Scientific classification
- Kingdom: Plantae
- Clade: Tracheophytes
- Division: Polypodiophyta
- Class: Polypodiopsida
- Order: Polypodiales
- Suborder: Aspleniineae
- Family: Aspleniaceae
- Genus: Asplenium
- Species: A. gracillimum
- Binomial name: Asplenium gracillimum Colenso
- Synonyms: Asplenium bulbiferum subsp. gracillimum (Colenso) Brownsey;

= Asplenium gracillimum =

- Genus: Asplenium
- Species: gracillimum
- Authority: Colenso
- Synonyms: Asplenium bulbiferum subsp. gracillimum (Colenso) Brownsey

Species of fern

Asplenium gracillimum is a fern species native to Australia and New Zealand, also found in Stewart Island and the Chatham Islands. The specific epithet gracillimum refers to the slender and graceful appearance of this fern.

==Description==
A. gracillimum individuals occasionally grow small bulbils on top of their fronds, which can fall off and grow into new ferns. There are a number of similar Southern Hemisphere species which have a similar mode of reproduction, including A. daucifolium and Polystichum australiense. Fronds range from 10.5 to 108 cm long. A. gracillimum has larger spores than A. bulbiferum, and fewer bulbils. The scales are ovate on A. bulbiferum, but narrower and almost always drawn out into thin threadlike points in A. gracillimum (filiform apices). The selected lectotype was Dannevirke, New Zealand.

==Taxonomy==
The species is an allotetraploid hybrid between A. bulbiferum and A. hookerianum. It was previously known as Asplenium bulbiferum subsp. gracillimum.

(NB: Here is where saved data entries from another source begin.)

## src/design/md5_pkg.sv

```systemverilog
// Shared types, constants and small functions of the MD5 digest block.
// Used by md5_front, md5_cmd_queue, md5_back and md5_message_digest.
// No dependencies.
package md5_pkg;

   // initial chaining vector
   localparam logic [31:0] IvA = 32'h67452301;
   localparam logic [31:0] IvB = 32'hefcdab89;
   localparam logic [31:0] IvC = 32'h98badcfe;
   localparam logic [31:0] IvD = 32'h10325476;

   // padding marker and the byte position where the length starts
   localparam logic [7:0] PadByte  = 8'h80;
   localparam logic [5:0] LenStart = 6'd56;

   // block buffer: two banks of sixteen 32-bit words
   localparam int WordsPerBlock = 16;
   localparam int BufWords      = 2 * WordsPerBlock;
   localparam int BufAddrW      = $clog2(BufWords);

   localparam logic [31:0] RoundConst [64] = '{
      32'hd76aa478, 32'he8c7b756, 32'h242070db, 32'hc1bdceee,
      32'hf57c0faf, 32'h4787c62a, 32'ha8304613, 32'hfd469501,
      32'h698098d8, 32'h8b44f7af, 32'hffff5bb1, 32'h895cd7be,
      32'h6b901122, 32'hfd987193, 32'ha679438e, 32'h49b40821,
      32'hf61e2562, 32'hc040b340, 32'h265e5a51, 32'he9b6c7aa,
      32'hd62f105d, 32'h02441453, 32'hd8a1e681, 32'he7d3fbc8,
      32'h21e1cde6, 32'hc33707d6, 32'hf4d50d87, 32'h455a14ed,
      32'ha9e3e905, 32'hfcefa3f8, 32'h676f02d9, 32'h8d2a4c8a,
      32'hfffa3942, 32'h8771f681, 32'h6d9d6122, 32'hfde5380c,
      32'ha4beea44, 32'h4bdecfa9, 32'hf6bb4b60, 32'hbebfbc70,
      32'h289b7ec6, 32'heaa127fa, 32'hd4ef3085, 32'h04881d05,
      32'hd9d4d039, 32'he6db99e5, 32'h1fa27cf8, 32'hc4ac5665,
      32'hf4292244, 32'h432aff97, 32'hab9423a7, 32'hfc93a039,
      32'h655b59c3, 32'h8f0ccc92, 32'hffeff47d, 32'h85845dd1,
      32'h6fa87e4f, 32'hfe2ce6e0, 32'ha3014314, 32'h4e0811a1,
      32'hf7537e82, 32'hbd3af235, 32'h2ad7d2bb, 32'heb86d391};

   // rotate amounts, indexed by {round group, round mod 4}
   localparam logic [4:0] ShiftAmt [16] = '{
      5'd7, 5'd12, 5'd17, 5'd22,
      5'd5, 5'd9,  5'd14, 5'd20,
      5'd4, 5'd11, 5'd16, 5'd23,
      5'd6, 5'd10, 5'd15, 5'd21};

   // round groups
   localparam logic [1:0] GrpF = 2'd0;
   localparam logic [1:0] GrpG = 2'd1;
   localparam logic [1:0] GrpH = 2'd2;
   localparam logic [1:0] GrpI = 2'd3;

   // job handed from the front to the round unit
   typedef struct packed {
      logic bank;
      logic last_blk;
   } cmd_type;

   // bank handed back once its words are consumed
   typedef struct packed {
      logic valid;
      logic bank;
   } release_type;

   // message word used in a round
   function automatic logic [3:0] round_word(input logic [5:0] rnd);
      logic [3:0] x;
      logic [3:0] k;
      x = rnd[3:0];
      case (rnd[5:4])
         GrpF: k = x;
         GrpG: k = 4'(x * 4'd5 + 4'd1);
         GrpH: k = 4'(x * 4'd3 + 4'd5);
         GrpI: k = 4'(x * 4'd7);
         default: k = x;
      endcase
      return k;
   endfunction

   function automatic logic [4:0] round_shift(input logic [5:0] rnd);
      return ShiftAmt[{rnd[5:4], rnd[1:0]}];
   endfunction

endpackage

```

## src/design/md5_cmd_queue.sv

```systemverilog
// Two-entry queue of block jobs between the front and the round unit.
// Depends on md5_pkg for the job type.
module md5_cmd_queue (
   input  logic              clock,
   input  logic              reset,
   input  logic              push,
   input  md5_pkg::cmd_type  push_cmd,
   input  logic              pop,
   output logic              head_valid,
   output md5_pkg::cmd_type  head_cmd
);

   md5_pkg::cmd_type slot_ff [2];
   logic             rd_ptr_ff, rd_ptr_in;
   logic             wr_ptr_ff, wr_ptr_in;
   logic [1:0]       count_ff, count_in;
   logic             do_push, do_pop;

   assign head_valid = (count_ff != 2'd0);
   assign head_cmd   = slot_ff[rd_ptr_ff];

   // pointer and fill bookkeeping
   always_comb begin
      do_push   = push && (count_ff != 2'd2);
      do_pop    = pop && head_valid;
      rd_ptr_in = do_pop ? ~rd_ptr_ff : rd_ptr_ff;
      wr_ptr_in = do_push ? ~wr_ptr_ff : wr_ptr_ff;
      count_in  = count_ff;
      if (do_push && !do_pop) begin
         count_in = count_ff + 2'd1;
      end else if (do_pop && !do_push) begin
         count_in = count_ff - 2'd1;
      end
   end

   always_ff @(posedge clock) begin
      if (reset) begin
         rd_ptr_ff <= 1'b0;
         wr_ptr_ff <= 1'b0;
         count_ff  <= 2'd0;
      end else begin
         rd_ptr_ff <= rd_ptr_in;
         wr_ptr_ff <= wr_ptr_in;
         count_ff  <= count_in;
      end
   end

   // payload slots
   always_ff @(posedge clock) begin
      if (do_push) begin
         slot_ff[wr_ptr_ff] <= push_cmd;
      end
   end

endmodule

```

## src/design/md5_front.sv

```systemverilog
// Input side: packs message bytes into words of a two-bank block buffer,
// counts bytes, pads the message end and posts block jobs. Uses md5_pkg.
module md5_front (
   input  logic                         clock,
   input  logic                         reset,
   input  logic                         req_tvalid,
   output logic                         req_tready,
   input  logic [7:0]                   req_tdata,   // data_byte
   input  logic                         req_tuser,   // has_byte
   input  logic                         req_tlast,   // end_of_message
   output logic                         cmd_push,
   output md5_pkg::cmd_type             cmd,
   input  md5_pkg::release_type         rel,
   input  logic [md5_pkg::BufAddrW-1:0] rd_addr,
   output logic [31:0]                  rd_data
);

   typedef enum logic {ST_IDLE, ST_PAD} state_type;

   state_type   state_ff, state_in;
   logic        bank_ff, bank_in;
   logic [1:0]  busy_ff, busy_in;
   logic [60:0] count_ff, count_in;
   logic [31:0] part_ff, part_in;
   logic [3:0]  widx_ff, widx_in;
   logic [1:0]  lane_ff, lane_in;
   logic        first_ff, first_in;
   logic        fin_ff, fin_in;
   logic [63:0] len_ff, len_in;
   logic [31:0] wbuf_ff [md5_pkg::BufWords];
   logic [31:0] rdata_ff;

   logic                         accept;
   logic [5:0]                   pos;
   logic [60:0]                  next_count;
   logic                         wr_en;
   logic [md5_pkg::BufAddrW-1:0] wr_addr;
   logic [31:0]                  wr_data;
   logic [31:0]                  keep_mask;
   logic [31:0]                  pad_word;

   assign req_tready = (state_ff == ST_IDLE) && !busy_ff[bank_ff];
   assign accept     = req_tvalid && req_tready;
   assign pos        = count_ff[5:0];
   assign rd_data    = rdata_ff;

   // word written while padding
   always_comb begin
      keep_mask = 32'h0;
      for (int j = 0; j < 3; j++) begin
         if (2'(j) < lane_ff) begin
            keep_mask[8*j +: 8] = 8'hff;
         end
      end
      if (first_ff) begin
         pad_word = (part_ff & keep_mask) | (32'(md5_pkg::PadByte) << {lane_ff, 3'b000});
      end else if (fin_ff && (widx_ff == 4'd14)) begin
         pad_word = len_ff[31:0];
      end else if (fin_ff && (widx_ff == 4'd15)) begin
         pad_word = len_ff[63:32];
      end else begin
         pad_word = 32'h0;
      end
   end

   // byte packing, padding sequencer and bank ownership
   always_comb begin
      state_in   = state_ff;
      bank_in    = bank_ff;
      busy_in    = busy_ff;
      count_in   = count_ff;
      part_in    = part_ff;
      widx_in    = widx_ff;
      lane_in    = lane_ff;
      first_in   = first_ff;
      fin_in     = fin_ff;
      len_in     = len_ff;
      wr_en      = 1'b0;
      wr_addr    = {bank_ff, pos[5:2]};
      wr_data    = part_ff;
      cmd_push   = 1'b0;
      cmd        = '{bank: bank_ff, last_blk: 1'b0};
      next_count = count_ff;

      if (rel.valid) begin
         busy_in[rel.bank] = 1'b0;
      end

      case (state_ff)
         ST_IDLE: begin
            if (accept && req_tuser) begin
               part_in[8*pos[1:0] +: 8] = req_tdata;
               next_count = count_ff + 61'd1;
               count_in   = next_count;
               if (pos[1:0] == 2'd3) begin
                  wr_en   = 1'b1;
                  wr_data = part_in;
               end
               if (pos == 6'd63) begin
                  cmd_push         = 1'b1;
                  busy_in[bank_ff] = 1'b1;
                  bank_in          = ~bank_ff;
               end
            end
            if (accept && req_tlast) begin
               state_in = ST_PAD;
               widx_in  = next_count[5:2];
               lane_in  = next_count[1:0];
               first_in = 1'b1;
               fin_in   = (next_count[5:0] < md5_pkg::LenStart);
               len_in   = {next_count, 3'b000};
               count_in = 61'd0;
            end
         end
         ST_PAD: begin
            if (!busy_ff[bank_ff]) begin
               wr_en    = 1'b1;
               wr_addr  = {bank_ff, widx_ff};
               wr_data  = pad_word;
               first_in = 1'b0;
               widx_in  = widx_ff + 4'd1;
               if (widx_ff == 4'd15) begin
                  cmd_push         = 1'b1;
                  cmd.last_blk     = fin_ff;
                  busy_in[bank_ff] = 1'b1;
                  bank_in          = ~bank_ff;
                  fin_in           = 1'b1;
                  if (fin_ff) begin
                     state_in = ST_IDLE;
                  end
               end
            end
         end
         default: begin
            state_in = ST_IDLE;
         end
      endcase
   end

   always_ff @(posedge clock) begin
      if (reset) begin
         state_ff <= ST_IDLE;
         bank_ff  <= 1'b0;
         busy_ff  <= 2'b00;
         count_ff <= 61'd0;
         first_ff <= 1'b0;
         fin_ff   <= 1'b0;
         widx_ff  <= 4'd0;
         lane_ff  <= 2'd0;
      end else begin
         state_ff <= state_in;
         bank_ff  <= bank_in;
         busy_ff  <= busy_in;
         count_ff <= count_in;
         first_ff <= first_in;
         fin_ff   <= fin_in;
         widx_ff  <= widx_in;
         lane_ff  <= lane_in;
      end
   end

   // payload: partial word, length, buffer and registered read
   always_ff @(posedge clock) begin
      part_ff  <= part_in;
      len_ff   <= len_in;
      rdata_ff <= wbuf_ff[rd_addr];
      if (wr_en) begin
         wbuf_ff[wr_addr] <= wr_data;
      end
   end

endmodule

```

## src/design/md5_back.sv

```systemverilog
// Round unit: runs the 64 MD5 rounds of a queued block, one per cycle,
// folds into the chaining words and sends the digest bytes. Uses md5_pkg.
module md5_back (
   input  logic                         clock,
   input  logic                         reset,
   input  logic                         cmd_valid,
   input  md5_pkg::cmd_type             cmd,
   output logic                         cmd_pop,
   output md5_pkg::release_type         rel,
   output logic [md5_pkg::BufAddrW-1:0] rd_addr,
   input  logic [31:0]                  rd_data,
   output logic                         rsp_tvalid,
   input  logic                         rsp_tready,
   output logic [7:0]                   rsp_tdata,   // digest_byte
   output logic                         rsp_tlast    // digest_last
);

   typedef enum logic [2:0] {ST_IDLE, ST_FETCH, ST_ROUND, ST_ADD, ST_EMIT} state_type;

   state_type   state_ff, state_in;
   logic [5:0]  rnd_ff, rnd_in;
   logic        bank_ff, bank_in;
   logic        fin_ff, fin_in;
   logic [3:0]  idx_ff, idx_in;
   logic [31:0] ca_ff, cb_ff, cc_ff, cd_ff;
   logic [31:0] ca_in, cb_in, cc_in, cd_in;
   logic [31:0] wa_ff, wb_ff, wc_ff, wd_ff;
   logic [31:0] wa_in, wb_in, wc_in, wd_in;
   logic        vld_ff, vld_in;
   logic [7:0]  byte_ff, byte_in;
   logic        last_ff, last_in;

   logic [31:0]  fun;
   logic [31:0]  tsum;
   logic [63:0]  rot_dbl;
   logic [127:0] digest;
   logic [5:0]   rd_rnd;

   assign rsp_tvalid = vld_ff;
   assign rsp_tdata  = byte_ff;
   assign rsp_tlast  = last_ff;
   assign cmd_pop    = (state_ff == ST_IDLE) && cmd_valid;
   assign rel        = '{valid: (state_ff == ST_ADD), bank: bank_ff};
   assign digest     = {cd_ff, cc_ff, cb_ff, ca_ff};

   // word for the coming round, addressed in the cycle before it is used
   assign rd_rnd  = (state_ff == ST_ROUND) ? rnd_ff + 6'd1 : 6'd0;
   assign rd_addr = {bank_ff, md5_pkg::round_word(rd_rnd)};

   // one round
   always_comb begin
      case (rnd_ff[5:4])
         md5_pkg::GrpF: fun = (wb_ff & wc_ff) | (~wb_ff & wd_ff);
         md5_pkg::GrpG: fun = (wd_ff & wb_ff) | (~wd_ff & wc_ff);
         md5_pkg::GrpH: fun = wb_ff ^ wc_ff ^ wd_ff;
         md5_pkg::GrpI: fun = wc_ff ^ (wb_ff | ~wd_ff);
         default:       fun = 32'h0;
      endcase
      tsum    = fun + wa_ff + md5_pkg::RoundConst[rnd_ff] + rd_data;
      rot_dbl = {32'h0, tsum} << md5_pkg::round_shift(rnd_ff);
      rot_dbl = {rot_dbl[63:32] | rot_dbl[31:0], 32'h0};
   end

   // sequencer
   always_comb begin
      state_in = state_ff;
      rnd_in   = rnd_ff;
      bank_in  = bank_ff;
      fin_in   = fin_ff;
      idx_in   = idx_ff;
      ca_in    = ca_ff;
      cb_in    = cb_ff;
      cc_in    = cc_ff;
      cd_in    = cd_ff;
      wa_in    = wa_ff;
      wb_in    = wb_ff;
      wc_in    = wc_ff;
      wd_in    = wd_ff;
      vld_in   = vld_ff;
      byte_in  = byte_ff;
      last_in  = last_ff;

      case (state_ff)
         ST_IDLE: begin
            if (cmd_valid) begin
               bank_in  = cmd.bank;
               fin_in   = cmd.last_blk;
               state_in = ST_FETCH;
            end
         end
         ST_FETCH: begin
            wa_in    = ca_ff;
            wb_in    = cb_ff;
            wc_in    = cc_ff;
            wd_in    = cd_ff;
            rnd_in   = 6'd0;
            state_in = ST_ROUND;
         end
         ST_ROUND: begin
            wa_in  = wd_ff;
            wd_in  = wc_ff;
            wc_in  = wb_ff;
            wb_in  = wb_ff + rot_dbl[63:32];
            rnd_in = rnd_ff + 6'd1;
            if (rnd_ff == 6'd63) begin
               state_in = ST_ADD;
            end
         end
         ST_ADD: begin
            ca_in = ca_ff + wa_ff;
            cb_in = cb_ff + wb_ff;
            cc_in = cc_ff + wc_ff;
            cd_in = cd_ff + wd_ff;
            if (fin_ff) begin
               vld_in   = 1'b1;
               byte_in  = ca_in[7:0];
               last_in  = 1'b0;
               idx_in   = 4'd0;
               state_in = ST_EMIT;
            end else begin
               state_in = ST_IDLE;
            end
         end
         ST_EMIT: begin
            if (rsp_tready) begin
               if (idx_ff == 4'd15) begin
                  vld_in   = 1'b0;
                  ca_in    = md5_pkg::IvA;
                  cb_in    = md5_pkg::IvB;
                  cc_in    = md5_pkg::IvC;
                  cd_in    = md5_pkg::IvD;
                  state_in = ST_IDLE;
               end else begin
                  idx_in  = idx_ff + 4'd1;
                  byte_in = digest[{idx_in, 3'b000} +: 8];
                  last_in = (idx_in == 4'd15);
               end
            end
         end
         default: begin
            state_in = ST_IDLE;
         end
      endcase
   end

   always_ff @(posedge clock) begin
      if (reset) begin
         state_ff <= ST_IDLE;
         vld_ff   <= 1'b0;
         ca_ff    <= md5_pkg::IvA;
         cb_ff    <= md5_pkg::IvB;
         cc_ff    <= md5_pkg::IvC;
         cd_ff    <= md5_pkg::IvD;
      end else begin
         state_ff <= state_in;
         vld_ff   <= vld_in;
         ca_ff    <= ca_in;
         cb_ff    <= cb_in;
         cc_ff    <= cc_in;
         cd_ff    <= cd_in;
      end
   end

   // working and output payload
   always_ff @(posedge clock) begin
      rnd_ff  <= rnd_in;
      bank_ff <= bank_in;
      fin_ff  <= fin_in;
      idx_ff  <= idx_in;
      wa_ff   <= wa_in;
      wb_ff   <= wb_in;
      wc_ff   <= wc_in;
      wd_ff   <= wd_in;
      byte_ff <= byte_in;
      last_ff <= last_in;
   end

endmodule

```

## src/design/md5_message_digest.sv

```systemverilog
// Top level of the MD5 digest block: front packer, job queue, round unit.
// Depends on md5_pkg, md5_front, md5_cmd_queue and md5_back.
//
// Send the message one byte per word on req_ (tuser high when tdata holds a
// byte) and mark the final word with tlast; a tlast word with tuser low ends
// the message without a byte, which also covers the empty message. Bytes are
// taken at one per cycle, while the current bank is free, into a two-bank
// block buffer; each full 64-byte block then runs in the round unit through
// job pop, first word fetch, 64 rounds at one per cycle and the fold into
// the chaining words, so on long messages input waits once both banks are
// full. At the end of a message the front writes the padding one word per
// cycle while its bank is free (the rest of the current block, up to 16
// words, plus a full 16-word block when the length spills into a second
// block), the last block or two are compressed, and the 16 digest bytes
// leave on rsp_, chain A low byte first, tlast on the sixteenth. Input is
// held off during padding. No memory clearing is needed after reset.
module md5_message_digest (
   input  logic       clock,
   input  logic       reset,
   input  logic       req_tvalid,
   output logic       req_tready,
   input  logic [7:0] req_tdata,   // [7:0] data_byte
   input  logic       req_tuser,   // [0] has_byte
   input  logic       req_tlast,   // end_of_message
   output logic       rsp_tvalid,
   input  logic       rsp_tready,
   output logic [7:0] rsp_tdata,   // [7:0] digest_byte
   output logic       rsp_tlast    // digest_last
);

   logic                         push;
   md5_pkg::cmd_type             push_cmd;
   logic                         head_valid;
   md5_pkg::cmd_type             head_cmd;
   logic                         pop;
   md5_pkg::release_type         rel;
   logic [md5_pkg::BufAddrW-1:0] rd_addr;
   logic [31:0]                  rd_data;

   md5_front u_front (
      .clock      (clock),
      .reset      (reset),
      .req_tvalid (req_tvalid),
      .req_tready (req_tready),
      .req_tdata  (req_tdata),
      .req_tuser  (req_tuser),
      .req_tlast  (req_tlast),
      .cmd_push   (push),
      .cmd        (push_cmd),
      .rel        (rel),
      .rd_addr    (rd_addr),
      .rd_data    (rd_data)
   );

   md5_cmd_queue u_queue (
      .clock      (clock),
      .reset      (reset),
      .push       (push),
      .push_cmd   (push_cmd),
      .pop        (pop),
      .head_valid (head_valid),
      .head_cmd   (head_cmd)
   );

   md5_back u_back (
      .clock      (clock),
      .reset      (reset),
      .cmd_valid  (head_valid),
      .cmd        (head_cmd),
      .cmd_pop    (pop),
      .rel        (rel),
      .rd_addr    (rd_addr),
      .rd_data    (rd_data),
      .rsp_tvalid (rsp_tvalid),
      .rsp_tready (rsp_tready),
      .rsp_tdata  (rsp_tdata),
      .rsp_tlast  (rsp_tlast)
   );

endmodule
```

## config.mk

```make
export PLATFORM = sky130hd
export DESIGN_NAME = md5_message_digest
export DESIGN_NICKNAME = d
export VERILOG_FILES = /design/src/design/md5_pkg.sv /design/src/design/md5_cmd_queue.sv /design/src/design/md5_front.sv /design/src/design/md5_back.sv /design/src/design/md5_message_digest.sv
export SDC_FILE = /design/constraint.sdc
export NUM_CORES = 2
export LEC_CHECK = 0
export BUFFER_PORTS_ARGS = -buffer_cell sky130_fd_sc_hd__buf_2
export CAP_MARGIN = 20
export CORE_MARGIN = 10
export CORE_UTILIZATION = 40
export CTS_CLUSTER_DIAMETER = 50
export DETAILED_ROUTE_END_ITERATION = 8
export GPL_ROUTABILITY_DRIVEN = 1
export MAX_ROUTING_LAYER = met4
export PLACE_DENSITY_LB_ADDON = 0.12
export SLEW_MARGIN = 30
export SYNTH_ARGS = -nofsm -noshare
export SYNTH_HDL_FRONTEND = slang
export SYNTH_SLANG_ARGS = --single-unit
export TNS_END_PERCENT = 20
```

## constraint.sdc

```tcl
create_clock -name clock -period 8.9 [get_ports clock]
set_input_delay 1.78 -clock clock [delete_from_list [all_inputs] [get_ports clock]]
set_output_delay 1.78 -clock clock [all_outputs]
set_load 0.05 [all_outputs]
```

A 2020 plastid phylogeny of Asplenium showed a sample of the species nested within a clade containing both of its parents.

==Distribution and habitat==
The hen and chicken fern commonly grows in most bush areas in New Zealand. It thrives in many situations from shade to partial sunlight. Often seen in moist or rainforest areas in eastern Australia, occasionally as an epiphyte on tree ferns or tree trunks.